# [Raw data]
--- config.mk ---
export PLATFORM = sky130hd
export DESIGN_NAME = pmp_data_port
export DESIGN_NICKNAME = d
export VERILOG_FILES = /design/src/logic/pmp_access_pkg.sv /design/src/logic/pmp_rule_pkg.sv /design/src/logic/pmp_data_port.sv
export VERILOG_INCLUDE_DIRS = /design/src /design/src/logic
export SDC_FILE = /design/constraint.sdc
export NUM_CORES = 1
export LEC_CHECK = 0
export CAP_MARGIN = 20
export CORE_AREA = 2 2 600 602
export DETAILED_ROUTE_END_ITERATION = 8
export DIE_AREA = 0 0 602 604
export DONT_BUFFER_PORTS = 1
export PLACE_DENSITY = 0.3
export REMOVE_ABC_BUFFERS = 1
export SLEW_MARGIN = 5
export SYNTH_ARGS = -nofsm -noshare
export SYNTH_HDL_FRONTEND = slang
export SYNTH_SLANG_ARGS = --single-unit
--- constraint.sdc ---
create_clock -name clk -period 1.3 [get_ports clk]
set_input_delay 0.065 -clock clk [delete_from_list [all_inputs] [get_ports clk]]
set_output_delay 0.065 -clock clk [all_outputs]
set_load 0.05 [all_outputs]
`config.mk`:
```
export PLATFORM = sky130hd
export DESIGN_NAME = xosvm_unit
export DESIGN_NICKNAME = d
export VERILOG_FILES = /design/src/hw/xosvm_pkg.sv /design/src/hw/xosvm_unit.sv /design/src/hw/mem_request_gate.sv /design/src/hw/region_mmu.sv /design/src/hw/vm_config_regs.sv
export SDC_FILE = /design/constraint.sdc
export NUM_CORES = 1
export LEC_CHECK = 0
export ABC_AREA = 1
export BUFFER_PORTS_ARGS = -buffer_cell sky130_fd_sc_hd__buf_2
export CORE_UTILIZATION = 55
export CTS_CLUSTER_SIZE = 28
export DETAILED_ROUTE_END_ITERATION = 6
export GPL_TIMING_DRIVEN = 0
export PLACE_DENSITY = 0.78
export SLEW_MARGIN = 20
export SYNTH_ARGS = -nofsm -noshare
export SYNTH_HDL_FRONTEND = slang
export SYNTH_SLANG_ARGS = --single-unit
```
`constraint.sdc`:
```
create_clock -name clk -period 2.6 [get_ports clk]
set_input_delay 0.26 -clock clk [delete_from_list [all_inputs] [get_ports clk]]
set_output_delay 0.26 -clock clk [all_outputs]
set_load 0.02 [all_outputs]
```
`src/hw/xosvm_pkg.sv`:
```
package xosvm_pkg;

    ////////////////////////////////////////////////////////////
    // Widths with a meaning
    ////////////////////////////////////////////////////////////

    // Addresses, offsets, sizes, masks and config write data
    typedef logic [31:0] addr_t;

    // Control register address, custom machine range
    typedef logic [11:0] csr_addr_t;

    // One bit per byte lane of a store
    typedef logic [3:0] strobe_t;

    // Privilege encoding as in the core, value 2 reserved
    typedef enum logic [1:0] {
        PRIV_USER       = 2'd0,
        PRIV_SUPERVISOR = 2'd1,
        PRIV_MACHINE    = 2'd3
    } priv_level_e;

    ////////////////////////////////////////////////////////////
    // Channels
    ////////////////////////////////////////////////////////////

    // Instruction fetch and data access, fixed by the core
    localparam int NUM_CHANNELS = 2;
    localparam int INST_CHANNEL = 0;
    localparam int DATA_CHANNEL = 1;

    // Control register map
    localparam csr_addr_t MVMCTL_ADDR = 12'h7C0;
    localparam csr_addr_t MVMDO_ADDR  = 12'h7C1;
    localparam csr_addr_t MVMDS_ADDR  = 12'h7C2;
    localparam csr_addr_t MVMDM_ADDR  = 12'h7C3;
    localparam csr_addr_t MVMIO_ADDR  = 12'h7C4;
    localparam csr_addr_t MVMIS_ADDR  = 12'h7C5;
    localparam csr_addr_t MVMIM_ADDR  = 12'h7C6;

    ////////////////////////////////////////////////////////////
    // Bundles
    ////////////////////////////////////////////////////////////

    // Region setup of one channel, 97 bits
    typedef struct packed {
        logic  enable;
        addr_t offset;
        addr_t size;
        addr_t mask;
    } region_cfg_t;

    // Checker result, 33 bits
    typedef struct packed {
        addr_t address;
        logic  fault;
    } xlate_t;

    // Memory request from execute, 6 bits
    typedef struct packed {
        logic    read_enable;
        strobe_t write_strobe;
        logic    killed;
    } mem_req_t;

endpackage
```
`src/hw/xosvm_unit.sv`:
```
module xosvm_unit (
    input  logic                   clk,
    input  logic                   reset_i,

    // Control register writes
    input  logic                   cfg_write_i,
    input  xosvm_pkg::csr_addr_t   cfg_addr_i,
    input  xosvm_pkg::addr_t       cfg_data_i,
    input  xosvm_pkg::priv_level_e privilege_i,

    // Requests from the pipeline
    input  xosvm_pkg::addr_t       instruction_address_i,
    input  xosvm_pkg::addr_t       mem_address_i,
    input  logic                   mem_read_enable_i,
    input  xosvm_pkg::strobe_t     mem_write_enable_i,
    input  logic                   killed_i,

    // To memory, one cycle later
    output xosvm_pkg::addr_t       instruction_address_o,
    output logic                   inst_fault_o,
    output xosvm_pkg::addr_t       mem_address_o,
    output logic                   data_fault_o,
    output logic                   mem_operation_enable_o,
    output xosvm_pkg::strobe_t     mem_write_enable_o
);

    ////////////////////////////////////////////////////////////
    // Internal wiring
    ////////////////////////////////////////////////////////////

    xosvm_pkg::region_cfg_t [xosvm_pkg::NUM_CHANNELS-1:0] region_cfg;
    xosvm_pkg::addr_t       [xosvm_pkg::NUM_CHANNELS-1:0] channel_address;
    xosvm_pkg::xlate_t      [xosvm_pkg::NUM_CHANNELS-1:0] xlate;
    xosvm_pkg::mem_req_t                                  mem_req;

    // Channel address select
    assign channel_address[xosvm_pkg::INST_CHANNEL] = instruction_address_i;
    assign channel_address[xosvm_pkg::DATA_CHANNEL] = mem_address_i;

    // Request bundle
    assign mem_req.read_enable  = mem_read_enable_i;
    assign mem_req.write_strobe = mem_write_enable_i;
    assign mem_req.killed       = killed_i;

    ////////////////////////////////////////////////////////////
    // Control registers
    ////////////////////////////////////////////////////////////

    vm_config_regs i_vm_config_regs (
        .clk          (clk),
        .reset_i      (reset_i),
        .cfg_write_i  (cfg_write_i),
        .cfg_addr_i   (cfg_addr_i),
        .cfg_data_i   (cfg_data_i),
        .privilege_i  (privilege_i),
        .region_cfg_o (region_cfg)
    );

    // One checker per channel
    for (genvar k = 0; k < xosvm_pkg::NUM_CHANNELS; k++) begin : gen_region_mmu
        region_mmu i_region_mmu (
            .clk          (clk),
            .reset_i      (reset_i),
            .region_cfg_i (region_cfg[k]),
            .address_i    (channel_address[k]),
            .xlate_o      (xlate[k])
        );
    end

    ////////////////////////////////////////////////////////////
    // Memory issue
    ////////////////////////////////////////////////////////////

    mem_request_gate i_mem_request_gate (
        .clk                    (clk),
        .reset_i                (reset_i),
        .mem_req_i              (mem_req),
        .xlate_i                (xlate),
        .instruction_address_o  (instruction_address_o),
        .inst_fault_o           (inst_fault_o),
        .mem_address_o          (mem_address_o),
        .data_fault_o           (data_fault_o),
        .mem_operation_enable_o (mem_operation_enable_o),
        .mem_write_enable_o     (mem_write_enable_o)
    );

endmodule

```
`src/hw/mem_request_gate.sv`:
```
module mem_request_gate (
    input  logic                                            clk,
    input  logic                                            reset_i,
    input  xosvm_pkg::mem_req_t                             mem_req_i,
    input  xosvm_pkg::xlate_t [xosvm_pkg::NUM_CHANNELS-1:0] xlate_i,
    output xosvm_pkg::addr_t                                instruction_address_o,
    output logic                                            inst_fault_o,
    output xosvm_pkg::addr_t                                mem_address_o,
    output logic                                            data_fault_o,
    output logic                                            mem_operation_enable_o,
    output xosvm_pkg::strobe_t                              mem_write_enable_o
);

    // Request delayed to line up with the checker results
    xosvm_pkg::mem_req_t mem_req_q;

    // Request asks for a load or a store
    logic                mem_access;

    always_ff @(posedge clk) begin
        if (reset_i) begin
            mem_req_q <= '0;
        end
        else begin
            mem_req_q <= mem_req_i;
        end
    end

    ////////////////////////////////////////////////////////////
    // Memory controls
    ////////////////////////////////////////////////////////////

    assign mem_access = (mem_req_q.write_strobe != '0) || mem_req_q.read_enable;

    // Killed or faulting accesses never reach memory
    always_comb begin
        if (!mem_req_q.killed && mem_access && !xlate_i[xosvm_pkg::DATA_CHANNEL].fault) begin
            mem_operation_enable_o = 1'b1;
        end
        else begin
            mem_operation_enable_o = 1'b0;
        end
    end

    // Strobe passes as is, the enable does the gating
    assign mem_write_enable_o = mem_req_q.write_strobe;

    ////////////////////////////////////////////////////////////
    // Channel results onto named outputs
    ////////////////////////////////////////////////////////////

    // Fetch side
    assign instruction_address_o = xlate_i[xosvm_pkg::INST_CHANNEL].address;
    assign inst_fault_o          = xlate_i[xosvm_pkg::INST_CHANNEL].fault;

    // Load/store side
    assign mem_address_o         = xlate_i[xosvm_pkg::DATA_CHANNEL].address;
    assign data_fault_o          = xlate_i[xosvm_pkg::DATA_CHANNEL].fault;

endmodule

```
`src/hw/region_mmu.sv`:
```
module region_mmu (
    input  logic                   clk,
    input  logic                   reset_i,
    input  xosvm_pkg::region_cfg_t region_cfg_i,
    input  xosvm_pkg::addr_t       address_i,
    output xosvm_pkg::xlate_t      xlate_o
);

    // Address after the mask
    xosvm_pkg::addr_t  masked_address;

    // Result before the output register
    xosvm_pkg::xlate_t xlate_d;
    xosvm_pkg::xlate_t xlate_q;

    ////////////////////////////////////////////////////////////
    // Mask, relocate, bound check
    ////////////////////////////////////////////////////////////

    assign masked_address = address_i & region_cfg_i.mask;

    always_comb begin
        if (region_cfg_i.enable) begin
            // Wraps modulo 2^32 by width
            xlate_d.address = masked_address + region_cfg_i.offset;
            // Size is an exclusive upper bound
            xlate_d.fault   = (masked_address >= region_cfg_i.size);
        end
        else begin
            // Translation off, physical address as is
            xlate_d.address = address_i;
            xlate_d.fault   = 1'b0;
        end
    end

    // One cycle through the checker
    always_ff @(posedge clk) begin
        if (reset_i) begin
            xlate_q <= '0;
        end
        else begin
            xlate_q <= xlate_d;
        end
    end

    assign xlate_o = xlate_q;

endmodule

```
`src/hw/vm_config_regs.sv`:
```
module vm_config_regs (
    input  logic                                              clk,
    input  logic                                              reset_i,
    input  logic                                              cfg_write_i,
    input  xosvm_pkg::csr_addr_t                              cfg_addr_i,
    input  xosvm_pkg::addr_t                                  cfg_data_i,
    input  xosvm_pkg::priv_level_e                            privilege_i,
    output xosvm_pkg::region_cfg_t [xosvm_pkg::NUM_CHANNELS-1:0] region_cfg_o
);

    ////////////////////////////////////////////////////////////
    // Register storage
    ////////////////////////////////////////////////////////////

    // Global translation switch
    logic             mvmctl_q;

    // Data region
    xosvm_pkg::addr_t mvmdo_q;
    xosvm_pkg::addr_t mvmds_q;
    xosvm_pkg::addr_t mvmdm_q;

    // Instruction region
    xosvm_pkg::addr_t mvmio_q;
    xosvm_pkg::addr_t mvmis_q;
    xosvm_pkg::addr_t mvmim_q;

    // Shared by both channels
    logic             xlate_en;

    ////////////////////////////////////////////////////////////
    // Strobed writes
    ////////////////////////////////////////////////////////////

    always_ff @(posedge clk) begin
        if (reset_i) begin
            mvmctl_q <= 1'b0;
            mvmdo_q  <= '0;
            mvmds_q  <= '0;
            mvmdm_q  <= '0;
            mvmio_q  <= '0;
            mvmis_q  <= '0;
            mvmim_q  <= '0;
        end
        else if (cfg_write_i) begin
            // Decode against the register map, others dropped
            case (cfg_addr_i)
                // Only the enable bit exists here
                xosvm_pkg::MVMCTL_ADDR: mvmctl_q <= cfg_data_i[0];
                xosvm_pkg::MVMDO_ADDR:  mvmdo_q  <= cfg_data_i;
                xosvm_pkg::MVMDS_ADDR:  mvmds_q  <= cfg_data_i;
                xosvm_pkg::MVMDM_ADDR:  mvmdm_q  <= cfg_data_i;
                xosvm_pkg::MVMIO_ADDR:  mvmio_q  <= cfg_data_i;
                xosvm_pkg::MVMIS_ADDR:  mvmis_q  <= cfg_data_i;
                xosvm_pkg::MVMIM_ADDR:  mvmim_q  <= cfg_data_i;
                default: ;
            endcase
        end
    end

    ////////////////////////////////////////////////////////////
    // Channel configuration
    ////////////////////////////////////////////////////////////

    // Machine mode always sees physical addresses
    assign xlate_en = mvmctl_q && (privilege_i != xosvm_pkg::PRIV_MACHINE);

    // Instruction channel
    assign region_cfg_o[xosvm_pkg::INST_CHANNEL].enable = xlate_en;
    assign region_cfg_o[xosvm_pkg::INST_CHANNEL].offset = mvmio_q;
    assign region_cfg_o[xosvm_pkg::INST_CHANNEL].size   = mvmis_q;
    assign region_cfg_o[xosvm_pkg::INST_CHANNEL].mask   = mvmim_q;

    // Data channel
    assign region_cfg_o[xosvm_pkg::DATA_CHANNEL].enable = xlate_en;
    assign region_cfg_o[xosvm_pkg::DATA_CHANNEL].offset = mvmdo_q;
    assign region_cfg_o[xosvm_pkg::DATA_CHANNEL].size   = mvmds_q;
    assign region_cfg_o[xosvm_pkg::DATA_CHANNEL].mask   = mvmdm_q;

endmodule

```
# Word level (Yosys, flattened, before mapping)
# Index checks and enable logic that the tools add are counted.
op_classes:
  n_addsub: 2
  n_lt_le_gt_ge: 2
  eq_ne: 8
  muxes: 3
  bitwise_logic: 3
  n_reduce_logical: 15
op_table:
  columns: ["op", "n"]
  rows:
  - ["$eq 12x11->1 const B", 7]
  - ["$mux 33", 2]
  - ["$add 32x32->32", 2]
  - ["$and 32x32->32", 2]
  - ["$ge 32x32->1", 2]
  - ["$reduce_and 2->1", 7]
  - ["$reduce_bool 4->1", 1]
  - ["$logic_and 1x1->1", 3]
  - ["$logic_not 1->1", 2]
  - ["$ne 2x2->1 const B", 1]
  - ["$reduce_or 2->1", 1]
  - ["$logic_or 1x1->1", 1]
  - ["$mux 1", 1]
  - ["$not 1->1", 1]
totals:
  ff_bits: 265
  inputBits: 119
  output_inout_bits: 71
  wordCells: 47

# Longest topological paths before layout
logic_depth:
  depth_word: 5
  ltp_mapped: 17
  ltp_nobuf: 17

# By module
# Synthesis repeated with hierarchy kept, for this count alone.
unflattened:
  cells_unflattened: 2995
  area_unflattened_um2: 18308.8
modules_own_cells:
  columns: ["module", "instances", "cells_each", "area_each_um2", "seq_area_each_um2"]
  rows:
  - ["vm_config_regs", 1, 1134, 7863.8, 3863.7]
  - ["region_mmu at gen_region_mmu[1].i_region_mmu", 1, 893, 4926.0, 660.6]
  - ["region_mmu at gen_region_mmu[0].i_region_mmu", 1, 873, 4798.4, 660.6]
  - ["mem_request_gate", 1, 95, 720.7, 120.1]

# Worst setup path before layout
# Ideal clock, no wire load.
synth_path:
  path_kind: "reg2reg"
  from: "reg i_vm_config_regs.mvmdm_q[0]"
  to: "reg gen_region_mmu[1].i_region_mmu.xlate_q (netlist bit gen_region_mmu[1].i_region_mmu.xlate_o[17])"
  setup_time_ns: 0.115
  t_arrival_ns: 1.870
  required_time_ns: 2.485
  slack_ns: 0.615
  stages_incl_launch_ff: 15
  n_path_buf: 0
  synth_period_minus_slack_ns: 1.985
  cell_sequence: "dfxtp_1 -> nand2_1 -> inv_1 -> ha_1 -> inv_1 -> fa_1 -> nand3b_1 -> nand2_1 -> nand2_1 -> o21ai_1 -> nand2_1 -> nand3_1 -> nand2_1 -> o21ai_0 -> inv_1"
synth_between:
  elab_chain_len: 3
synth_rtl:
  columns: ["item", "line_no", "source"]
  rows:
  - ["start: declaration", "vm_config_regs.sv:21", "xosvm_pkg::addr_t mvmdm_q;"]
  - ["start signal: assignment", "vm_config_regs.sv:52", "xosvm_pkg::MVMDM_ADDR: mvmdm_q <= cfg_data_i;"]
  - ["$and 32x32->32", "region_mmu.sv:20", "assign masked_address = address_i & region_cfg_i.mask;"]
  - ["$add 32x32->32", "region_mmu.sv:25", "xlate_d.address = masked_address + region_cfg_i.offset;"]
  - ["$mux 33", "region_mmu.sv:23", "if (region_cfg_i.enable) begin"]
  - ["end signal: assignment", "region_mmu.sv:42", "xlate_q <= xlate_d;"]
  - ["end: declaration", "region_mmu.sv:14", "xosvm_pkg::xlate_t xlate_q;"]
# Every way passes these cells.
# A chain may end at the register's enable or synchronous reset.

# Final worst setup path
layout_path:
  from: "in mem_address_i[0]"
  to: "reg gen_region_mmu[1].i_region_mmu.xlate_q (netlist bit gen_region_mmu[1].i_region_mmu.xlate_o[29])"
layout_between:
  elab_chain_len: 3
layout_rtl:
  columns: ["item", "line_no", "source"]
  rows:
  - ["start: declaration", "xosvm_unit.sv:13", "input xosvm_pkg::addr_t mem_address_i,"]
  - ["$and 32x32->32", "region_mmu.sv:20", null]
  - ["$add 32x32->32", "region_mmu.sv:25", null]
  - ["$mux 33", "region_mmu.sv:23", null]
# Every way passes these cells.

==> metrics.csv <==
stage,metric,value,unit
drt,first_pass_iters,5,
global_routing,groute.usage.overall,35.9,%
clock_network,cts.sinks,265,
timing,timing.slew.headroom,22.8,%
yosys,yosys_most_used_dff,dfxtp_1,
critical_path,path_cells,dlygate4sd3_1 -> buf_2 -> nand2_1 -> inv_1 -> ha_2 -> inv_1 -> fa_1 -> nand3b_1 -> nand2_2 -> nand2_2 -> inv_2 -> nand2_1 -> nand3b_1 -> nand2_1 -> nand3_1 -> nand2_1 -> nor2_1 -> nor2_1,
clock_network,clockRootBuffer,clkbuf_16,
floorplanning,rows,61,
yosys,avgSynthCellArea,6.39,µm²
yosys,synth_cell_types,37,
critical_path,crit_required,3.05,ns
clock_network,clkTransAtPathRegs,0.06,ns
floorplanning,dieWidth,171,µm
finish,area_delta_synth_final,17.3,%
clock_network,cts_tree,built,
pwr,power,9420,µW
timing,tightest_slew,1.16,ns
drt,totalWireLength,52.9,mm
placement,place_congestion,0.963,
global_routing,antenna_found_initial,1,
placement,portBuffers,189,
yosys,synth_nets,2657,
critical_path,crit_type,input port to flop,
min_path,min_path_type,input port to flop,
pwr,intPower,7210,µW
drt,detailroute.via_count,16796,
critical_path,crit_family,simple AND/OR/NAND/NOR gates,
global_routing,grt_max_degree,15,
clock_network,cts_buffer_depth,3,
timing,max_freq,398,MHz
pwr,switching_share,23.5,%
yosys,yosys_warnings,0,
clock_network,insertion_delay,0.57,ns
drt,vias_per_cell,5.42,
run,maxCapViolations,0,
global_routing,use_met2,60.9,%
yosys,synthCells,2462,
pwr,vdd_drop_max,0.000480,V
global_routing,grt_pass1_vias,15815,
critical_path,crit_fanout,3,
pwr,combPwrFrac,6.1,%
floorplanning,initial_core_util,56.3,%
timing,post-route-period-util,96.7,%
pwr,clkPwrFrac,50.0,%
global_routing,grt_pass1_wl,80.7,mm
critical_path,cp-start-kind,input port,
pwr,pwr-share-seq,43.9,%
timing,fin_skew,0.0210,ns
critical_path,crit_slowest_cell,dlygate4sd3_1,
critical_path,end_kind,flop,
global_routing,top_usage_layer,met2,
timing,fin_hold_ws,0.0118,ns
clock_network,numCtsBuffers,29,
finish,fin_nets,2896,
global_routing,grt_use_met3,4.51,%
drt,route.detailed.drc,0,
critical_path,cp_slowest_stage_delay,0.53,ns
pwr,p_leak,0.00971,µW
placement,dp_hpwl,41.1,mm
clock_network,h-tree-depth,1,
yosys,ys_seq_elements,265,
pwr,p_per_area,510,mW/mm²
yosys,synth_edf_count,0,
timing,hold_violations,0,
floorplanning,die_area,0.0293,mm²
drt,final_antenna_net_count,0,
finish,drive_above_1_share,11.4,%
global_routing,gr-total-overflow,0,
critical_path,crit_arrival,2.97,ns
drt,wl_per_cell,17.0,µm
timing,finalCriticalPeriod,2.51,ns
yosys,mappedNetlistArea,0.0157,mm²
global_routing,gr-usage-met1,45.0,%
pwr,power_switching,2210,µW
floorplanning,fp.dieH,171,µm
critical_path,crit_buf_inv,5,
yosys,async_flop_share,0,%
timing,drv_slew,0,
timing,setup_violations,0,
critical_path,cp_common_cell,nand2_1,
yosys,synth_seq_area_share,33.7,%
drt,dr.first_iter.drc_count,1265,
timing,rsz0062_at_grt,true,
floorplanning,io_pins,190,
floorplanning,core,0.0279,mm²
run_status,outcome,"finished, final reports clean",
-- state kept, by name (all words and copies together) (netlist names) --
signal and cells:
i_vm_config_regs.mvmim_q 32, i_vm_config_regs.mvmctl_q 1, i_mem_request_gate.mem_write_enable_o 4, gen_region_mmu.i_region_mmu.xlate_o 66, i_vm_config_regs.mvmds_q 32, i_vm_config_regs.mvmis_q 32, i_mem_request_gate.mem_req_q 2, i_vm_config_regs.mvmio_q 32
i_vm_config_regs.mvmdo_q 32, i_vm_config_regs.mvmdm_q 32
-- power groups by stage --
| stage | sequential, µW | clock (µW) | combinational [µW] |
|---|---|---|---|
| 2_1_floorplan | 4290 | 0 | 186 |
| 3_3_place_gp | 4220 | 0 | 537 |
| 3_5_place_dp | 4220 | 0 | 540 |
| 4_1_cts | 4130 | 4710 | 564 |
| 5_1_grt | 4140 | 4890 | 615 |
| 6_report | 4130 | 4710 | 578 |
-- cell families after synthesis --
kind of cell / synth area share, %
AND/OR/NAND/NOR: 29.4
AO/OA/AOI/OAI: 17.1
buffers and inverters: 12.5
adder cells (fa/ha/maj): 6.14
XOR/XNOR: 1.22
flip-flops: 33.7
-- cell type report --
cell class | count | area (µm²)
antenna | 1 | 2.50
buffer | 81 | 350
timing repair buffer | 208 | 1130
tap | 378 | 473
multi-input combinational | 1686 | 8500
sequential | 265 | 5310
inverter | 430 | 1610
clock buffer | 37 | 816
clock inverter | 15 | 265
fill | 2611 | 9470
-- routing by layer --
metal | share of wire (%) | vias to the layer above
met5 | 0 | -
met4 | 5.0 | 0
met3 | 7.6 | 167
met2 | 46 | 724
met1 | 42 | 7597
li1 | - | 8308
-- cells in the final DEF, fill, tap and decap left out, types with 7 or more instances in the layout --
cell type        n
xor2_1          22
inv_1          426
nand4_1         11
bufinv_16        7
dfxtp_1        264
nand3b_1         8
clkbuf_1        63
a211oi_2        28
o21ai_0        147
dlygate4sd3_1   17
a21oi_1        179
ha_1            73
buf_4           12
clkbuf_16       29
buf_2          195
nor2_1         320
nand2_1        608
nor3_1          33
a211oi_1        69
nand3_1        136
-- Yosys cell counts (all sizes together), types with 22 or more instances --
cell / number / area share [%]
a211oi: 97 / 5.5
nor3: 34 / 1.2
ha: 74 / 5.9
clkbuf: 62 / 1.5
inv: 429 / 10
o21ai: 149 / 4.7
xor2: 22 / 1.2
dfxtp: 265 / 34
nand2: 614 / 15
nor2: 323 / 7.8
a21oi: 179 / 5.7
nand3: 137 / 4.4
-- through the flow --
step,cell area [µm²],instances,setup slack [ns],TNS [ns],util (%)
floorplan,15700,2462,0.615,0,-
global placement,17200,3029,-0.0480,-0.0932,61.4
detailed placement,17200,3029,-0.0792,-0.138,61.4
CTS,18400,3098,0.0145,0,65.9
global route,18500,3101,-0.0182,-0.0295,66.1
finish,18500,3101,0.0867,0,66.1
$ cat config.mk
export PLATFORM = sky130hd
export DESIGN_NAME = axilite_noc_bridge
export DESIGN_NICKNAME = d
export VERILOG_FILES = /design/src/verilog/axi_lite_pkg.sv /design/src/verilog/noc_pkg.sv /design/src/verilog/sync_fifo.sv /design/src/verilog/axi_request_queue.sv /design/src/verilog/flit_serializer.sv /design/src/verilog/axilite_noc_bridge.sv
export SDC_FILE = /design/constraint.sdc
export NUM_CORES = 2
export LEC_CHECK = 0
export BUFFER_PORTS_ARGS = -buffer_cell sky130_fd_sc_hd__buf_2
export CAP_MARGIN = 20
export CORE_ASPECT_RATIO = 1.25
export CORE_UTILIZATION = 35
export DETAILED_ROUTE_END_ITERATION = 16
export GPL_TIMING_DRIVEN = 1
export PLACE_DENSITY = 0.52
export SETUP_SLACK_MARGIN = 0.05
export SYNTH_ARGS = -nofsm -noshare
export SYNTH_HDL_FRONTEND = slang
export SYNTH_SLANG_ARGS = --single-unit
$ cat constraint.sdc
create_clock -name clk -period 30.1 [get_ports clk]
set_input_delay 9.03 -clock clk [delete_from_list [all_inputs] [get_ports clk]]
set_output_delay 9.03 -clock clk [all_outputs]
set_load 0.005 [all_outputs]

# [Work request]
Please reproduce exactly the lines in the listing above from the one containing "sequential | 265 | 5310" through the one containing "met2 | 46 | 724", both included, and nothing more.

# [Exercise output]
sequential | 265 | 5310
inverter | 430 | 1610
clock buffer | 37 | 816
clock inverter | 15 | 265
fill | 2611 | 9470
-- routing by layer --
metal | share of wire (%) | vias to the layer above
met5 | 0 | -
met4 | 5.0 | 0
met3 | 7.6 | 167
met2 | 46 | 724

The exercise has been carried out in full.